Would you print every entry exactly as it appears?

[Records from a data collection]
↓

$ cat config.mk
export PLATFORM = sky130hd
export DESIGN_NAME = laser_scan_ctrl
export DESIGN_NICKNAME = d
export VERILOG_FILES = /design/src/rtl/laser_pkg.sv /design/src/rtl/laser_frame_timer.sv /design/src/rtl/laser_scan_ctrl.sv
export SDC_FILE = /design/constraint.sdc
export NUM_CORES = 1
export LEC_CHECK = 0
export BUFFER_PORTS_ARGS = -buffer_cell sky130_fd_sc_hd__buf_2
export CAP_MARGIN = 20
export CORE_MARGIN = 2
export CORE_UTILIZATION = 36
export CTS_BUF_LIST = sky130_fd_sc_hd__clkbuf_8
export CTS_CLUSTER_SIZE = 12
export DETAILED_ROUTE_END_ITERATION = 10
export PLACE_DENSITY = 0.73
export SYNTH_ARGS = -nofsm -noshare
export SYNTH_HDL_FRONTEND = slang
export SYNTH_SLANG_ARGS = --single-unit
$ cat constraint.sdc
create_clock -name clk -period 1.9 [get_ports clk]
set_input_delay 0.095 -clock clk [delete_from_list [all_inputs] [get_ports clk]]
set_output_delay 0.095 -clock clk [all_outputs]
set_load 0.005 [all_outputs]
$ cat src/rtl/laser_pkg.sv
// Shared definitions for the laser scan controller: FSM state encoding and
// default geometry/timeout parameters.
package laser_pkg;

  localparam int unsigned XY_W_DEFAULT       = 32;
  localparam int unsigned MAX_FRAMES_DEFAULT = 8;
  localparam int unsigned FRAME_CNT_W        = 8;

  typedef enum logic [1:0] {
    ST_IDLE = 2'd0,
    ST_ARM  = 2'd1,
    ST_SCAN = 2'd2,
    ST_HOLD = 2'd3
  } scan_state_e;

endpackage

$ cat src/rtl/laser_frame_timer.sv
// Saturating frame counter and scan-limit compare for laser_scan_ctrl.
// The limit compare is active only when LASER_SCAN_TIMEOUT_EN is defined.
module laser_frame_timer
  import laser_pkg::*;
#(
  parameter int unsigned MAX_FRAMES = MAX_FRAMES_DEFAULT
) (
  input  logic                   clk,
  input  logic                   reset_n,
  input  logic                   clr,
  input  logic                   inc,
  output logic [FRAME_CNT_W-1:0] frame_cnt,
  output logic                   at_limit
);

  localparam logic [FRAME_CNT_W-1:0] LIMIT = FRAME_CNT_W'(MAX_FRAMES);

  logic [FRAME_CNT_W-1:0] frame_cnt_q;
  logic [FRAME_CNT_W-1:0] frame_cnt_d;

  always_comb begin
    frame_cnt_d = frame_cnt_q;
    if (clr) begin
      frame_cnt_d = '0;
    end else if (inc && (frame_cnt_q != '1)) begin
      frame_cnt_d = frame_cnt_q + 1'b1;
    end
  end

  always_ff @(posedge clk) begin
    if (!reset_n) begin
      frame_cnt_q <= '0;
    end else begin
      frame_cnt_q <= frame_cnt_d;
    end
  end

  assign frame_cnt = frame_cnt_q;

`ifdef LASER_SCAN_TIMEOUT_EN
  assign at_limit = (frame_cnt_q == LIMIT);
`else
  // Timeout disabled: compare kept so MAX_FRAMES stays referenced, but masked off.
  assign at_limit = (frame_cnt_q == LIMIT) && 1'b0;
`endif

endmodule

$ cat src/rtl/laser_scan_ctrl.sv
// Laser scan controller: arms the detector per frame, captures the first hit
// and holds it until acknowledged. Optional miss timeout via LASER_SCAN_TIMEOUT_EN.
module laser_scan_ctrl
  import laser_pkg::*;
#(
  parameter int unsigned MAX_FRAMES = MAX_FRAMES_DEFAULT,
  parameter int unsigned XY_W       = XY_W_DEFAULT
) (
  input  logic            clk,
  input  logic            reset_n,
  input  logic            start,
  input  logic            abort,
  input  logic            sof,
  input  logic            eof,
  input  logic            pixel_valid,
  input  logic            det_found,
  input  logic [XY_W-1:0] det_xy,
  output logic            det_en,
  output logic            det_clr,
  output logic            busy,
  output logic [XY_W-1:0] result_xy,
  output logic            result_valid,
  output logic            result_miss,
  input  logic            result_ack,
  output logic [7:0]      frame_cnt
);

  scan_state_e state_q, state_d;

  logic            det_en_q, det_en_d;
  logic            det_clr_q, det_clr_d;
  logic            busy_q, busy_d;
  logic [XY_W-1:0] result_xy_q, result_xy_d;
  logic            result_valid_q, result_valid_d;
  logic            result_miss_q, result_miss_d;

  logic frame_clr;
  logic frame_inc;
  logic at_limit;

  laser_frame_timer #(
    .MAX_FRAMES (MAX_FRAMES)
  ) u_frame_timer (
    .clk       (clk),
    .reset_n   (reset_n),
    .clr       (frame_clr),
    .inc       (frame_inc),
    .frame_cnt (frame_cnt),
    .at_limit  (at_limit)
  );

  always_comb begin
    state_d        = state_q;
    det_en_d       = 1'b0;
    det_clr_d      = 1'b0;
    result_xy_d    = result_xy_q;
    result_valid_d = result_valid_q;
    result_miss_d  = result_miss_q;
    frame_clr      = 1'b0;
    frame_inc      = 1'b0;

    if (abort) begin
      state_d        = ST_IDLE;
      result_valid_d = 1'b0;
      det_clr_d      = (state_q != ST_IDLE);
    end else begin
      case (state_q)
        ST_IDLE: begin
          if (start) begin
            state_d   = ST_ARM;
            det_clr_d = 1'b1;
            frame_clr = 1'b1;
          end
        end
        ST_ARM: begin
          if (sof && pixel_valid) begin
            state_d   = ST_SCAN;
            frame_inc = 1'b1;
            det_en_d  = pixel_valid;
          end
        end
        ST_SCAN: begin
          // A hit in the same beat as eof takes priority over the frame boundary.
          if (det_found) begin
            state_d        = ST_HOLD;
            result_xy_d    = det_xy;
            result_valid_d = 1'b1;
            result_miss_d  = 1'b0;
          end else if (eof && pixel_valid) begin
            if (at_limit) begin
              state_d        = ST_HOLD;
              result_valid_d = 1'b1;
              result_miss_d  = 1'b1;
            end else begin
              state_d   = ST_ARM;
              det_clr_d = 1'b1;
            end
          end else begin
            det_en_d = pixel_valid;
          end
        end
        ST_HOLD: begin
          if (result_ack) begin
            state_d        = ST_IDLE;
            result_valid_d = 1'b0;
          end
        end
        default: state_d = ST_IDLE;
      endcase
    end

    busy_d = (state_d != ST_IDLE);
  end

  always_ff @(posedge clk) begin
    if (!reset_n) begin
      state_q        <= ST_IDLE;
      det_en_q       <= 1'b0;
      det_clr_q      <= 1'b0;
      busy_q         <= 1'b0;
      result_xy_q    <= '0;
      result_valid_q <= 1'b0;
      result_miss_q  <= 1'b0;
    end else begin
      state_q        <= state_d;
      det_en_q       <= det_en_d;
      det_clr_q      <= det_clr_d;
      busy_q         <= busy_d;
      result_xy_q    <= result_xy_d;
      result_valid_q <= result_valid_d;
      result_miss_q  <= result_miss_d;
    end
  end

  assign det_en       = det_en_q;
  assign det_clr      = det_clr_q;
  assign busy         = busy_q;
  assign result_xy    = result_xy_q;
  assign result_valid = result_valid_q;
  assign result_miss  = result_miss_q;

endmodule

↑

[Completed exercise]
$ cat config.mk
export PLATFORM = sky130hd
export DESIGN_NAME = laser_scan_ctrl
export DESIGN_NICKNAME = d
export VERILOG_FILES = /design/src/rtl/laser_pkg.sv /design/src/rtl/laser_frame_timer.sv /design/src/rtl/laser_scan_ctrl.sv
export SDC_FILE = /design/constraint.sdc
export NUM_CORES = 1
export LEC_CHECK = 0
export BUFFER_PORTS_ARGS = -buffer_cell sky130_fd_sc_hd__buf_2
export CAP_MARGIN = 20
export CORE_MARGIN = 2
export CORE_UTILIZATION = 36
export CTS_BUF_LIST = sky130_fd_sc_hd__clkbuf_8
export CTS_CLUSTER_SIZE = 12
export DETAILED_ROUTE_END_ITERATION = 10
export PLACE_DENSITY = 0.73
export SYNTH_ARGS = -nofsm -noshare
export SYNTH_HDL_FRONTEND = slang
export SYNTH_SLANG_ARGS = --single-unit
$ cat constraint.sdc
create_clock -name clk -period 1.9 [get_ports clk]
set_input_delay 0.095 -clock clk [delete_from_list [all_inputs] [get_ports clk]]
set_output_delay 0.095 -clock clk [all_outputs]
set_load 0.005 [all_outputs]
$ cat src/rtl/laser_pkg.sv
// Shared definitions for the laser scan controller: FSM state encoding and
// default geometry/timeout parameters.
package laser_pkg;

  localparam int unsigned XY_W_DEFAULT       = 32;
  localparam int unsigned MAX_FRAMES_DEFAULT = 8;
  localparam int unsigned FRAME_CNT_W        = 8;

  typedef enum logic [1:0] {
    ST_IDLE = 2'd0,
    ST_ARM  = 2'd1,
    ST_SCAN = 2'd2,
    ST_HOLD = 2'd3
  } scan_state_e;

endpackage

$ cat src/rtl/laser_frame_timer.sv
// Saturating frame counter and scan-limit compare for laser_scan_ctrl.
// The limit compare is active only when LASER_SCAN_TIMEOUT_EN is defined.
module laser_frame_timer
  import laser_pkg::*;
#(
  parameter int unsigned MAX_FRAMES = MAX_FRAMES_DEFAULT
) (
  input  logic                   clk,
  input  logic                   reset_n,
  input  logic                   clr,
  input  logic                   inc,
  output logic [FRAME_CNT_W-1:0] frame_cnt,
  output logic                   at_limit
);

  localparam logic [FRAME_CNT_W-1:0] LIMIT = FRAME_CNT_W'(MAX_FRAMES);

  logic [FRAME_CNT_W-1:0] frame_cnt_q;
  logic [FRAME_CNT_W-1:0] frame_cnt_d;

  always_comb begin
    frame_cnt_d = frame_cnt_q;
    if (clr) begin
      frame_cnt_d = '0;
    end else if (inc && (frame_cnt_q != '1)) begin
      frame_cnt_d = frame_cnt_q + 1'b1;
    end
  end

  always_ff @(posedge clk) begin
    if (!reset_n) begin
      frame_cnt_q <= '0;
    end else begin
      frame_cnt_q <= frame_cnt_d;
    end
  end

  assign frame_cnt = frame_cnt_q;

`ifdef LASER_SCAN_TIMEOUT_EN
  assign at_limit = (frame_cnt_q == LIMIT);
`else
  // Timeout disabled: compare kept so MAX_FRAMES stays referenced, but masked off.
  assign at_limit = (frame_cnt_q == LIMIT) && 1'b0;
`endif

endmodule

$ cat src/rtl/laser_scan_ctrl.sv
// Laser scan controller: arms the detector per frame, captures the first hit
// and holds it until acknowledged. Optional miss timeout via LASER_SCAN_TIMEOUT_EN.
module laser_scan_ctrl
  import laser_pkg::*;
#(
  parameter int unsigned MAX_FRAMES = MAX_FRAMES_DEFAULT,
  parameter int unsigned XY_W       = XY_W_DEFAULT
) (
  input  logic            clk,
  input  logic            reset_n,
  input  logic            start,
  input  logic            abort,
  input  logic            sof,
  input  logic            eof,
  input  logic            pixel_valid,
  input  logic            det_found,
  input  logic [XY_W-1:0] det_xy,
  output logic            det_en,
  output logic            det_clr,
  output logic            busy,
  output logic [XY_W-1:0] result_xy,
  output logic            result_valid,
  output logic            result_miss,
  input  logic            result_ack,
  output logic [7:0]      frame_cnt
);

  scan_state_e state_q, state_d;

  logic            det_en_q, det_en_d;
  logic            det_clr_q, det_clr_d;
  logic            busy_q, busy_d;
  logic [XY_W-1:0] result_xy_q, result_xy_d;
  logic            result_valid_q, result_valid_d;
  logic            result_miss_q, result_miss_d;

  logic frame_clr;
  logic frame_inc;
  logic at_limit;

  laser_frame_timer #(
    .MAX_FRAMES (MAX_FRAMES)
  ) u_frame_timer (
    .clk       (clk),
    .reset_n   (reset_n),
    .clr       (frame_clr),
    .inc       (frame_inc),
    .frame_cnt (frame_cnt),
    .at_limit  (at_limit)
  );

  always_comb begin
    state_d        = state_q;
    det_en_d       = 1'b0;
    det_clr_d      = 1'b0;
    result_xy_d    = result_xy_q;
    result_valid_d = result_valid_q;
    result_miss_d  = result_miss_q;
    frame_clr      = 1'b0;
    frame_inc      = 1'b0;

    if (abort) begin
      state_d        = ST_IDLE;
      result_valid_d = 1'b0;
      det_clr_d      = (state_q != ST_IDLE);
    end else begin
      case (state_q)
        ST_IDLE: begin
          if (start) begin
            state_d   = ST_ARM;
            det_clr_d = 1'b1;
            frame_clr = 1'b1;
          end
        end
        ST_ARM: begin
          if (sof && pixel_valid) begin
            state_d   = ST_SCAN;
            frame_inc = 1'b1;
            det_en_d  = pixel_valid;
          end
        end
        ST_SCAN: begin
          // A hit in the same beat as eof takes priority over the frame boundary.
          if (det_found) begin
            state_d        = ST_HOLD;
            result_xy_d    = det_xy;
            result_valid_d = 1'b1;
            result_miss_d  = 1'b0;
          end else if (eof && pixel_valid) begin
            if (at_limit) begin
              state_d        = ST_HOLD;
              result_valid_d = 1'b1;
              result_miss_d  = 1'b1;
            end else begin
              state_d   = ST_ARM;
              det_clr_d = 1'b1;
            end
          end else begin
            det_en_d = pixel_valid;
          end
        end
        ST_HOLD: begin
          if (result_ack) begin
            state_d        = ST_IDLE;
            result_valid_d = 1'b0;
          end
        end
        default: state_d = ST_IDLE;
      endcase
    end

    busy_d = (state_d != ST_IDLE);
  end

  always_ff @(posedge clk) begin
    if (!reset_n) begin
      state_q        <= ST_IDLE;
      det_en_q       <= 1'b0;
      det_clr_q      <= 1'b0;
      busy_q         <= 1'b0;
      result_xy_q    <= '0;
      result_valid_q <= 1'b0;
      result_miss_q  <= 1'b0;
    end else begin
      state_q        <= state_d;
      det_en_q       <= det_en_d;
      det_clr_q      <= det_clr_d;
      busy_q         <= busy_d;
      result_xy_q    <= result_xy_d;
      result_valid_q <= result_valid_d;
      result_miss_q  <= result_miss_d;
    end
  end

  assign det_en       = det_en_q;
  assign det_clr      = det_clr_q;
  assign busy         = busy_q;
  assign result_xy    = result_xy_q;
  assign result_valid = result_valid_q;
  assign result_miss  = result_miss_q;

endmodule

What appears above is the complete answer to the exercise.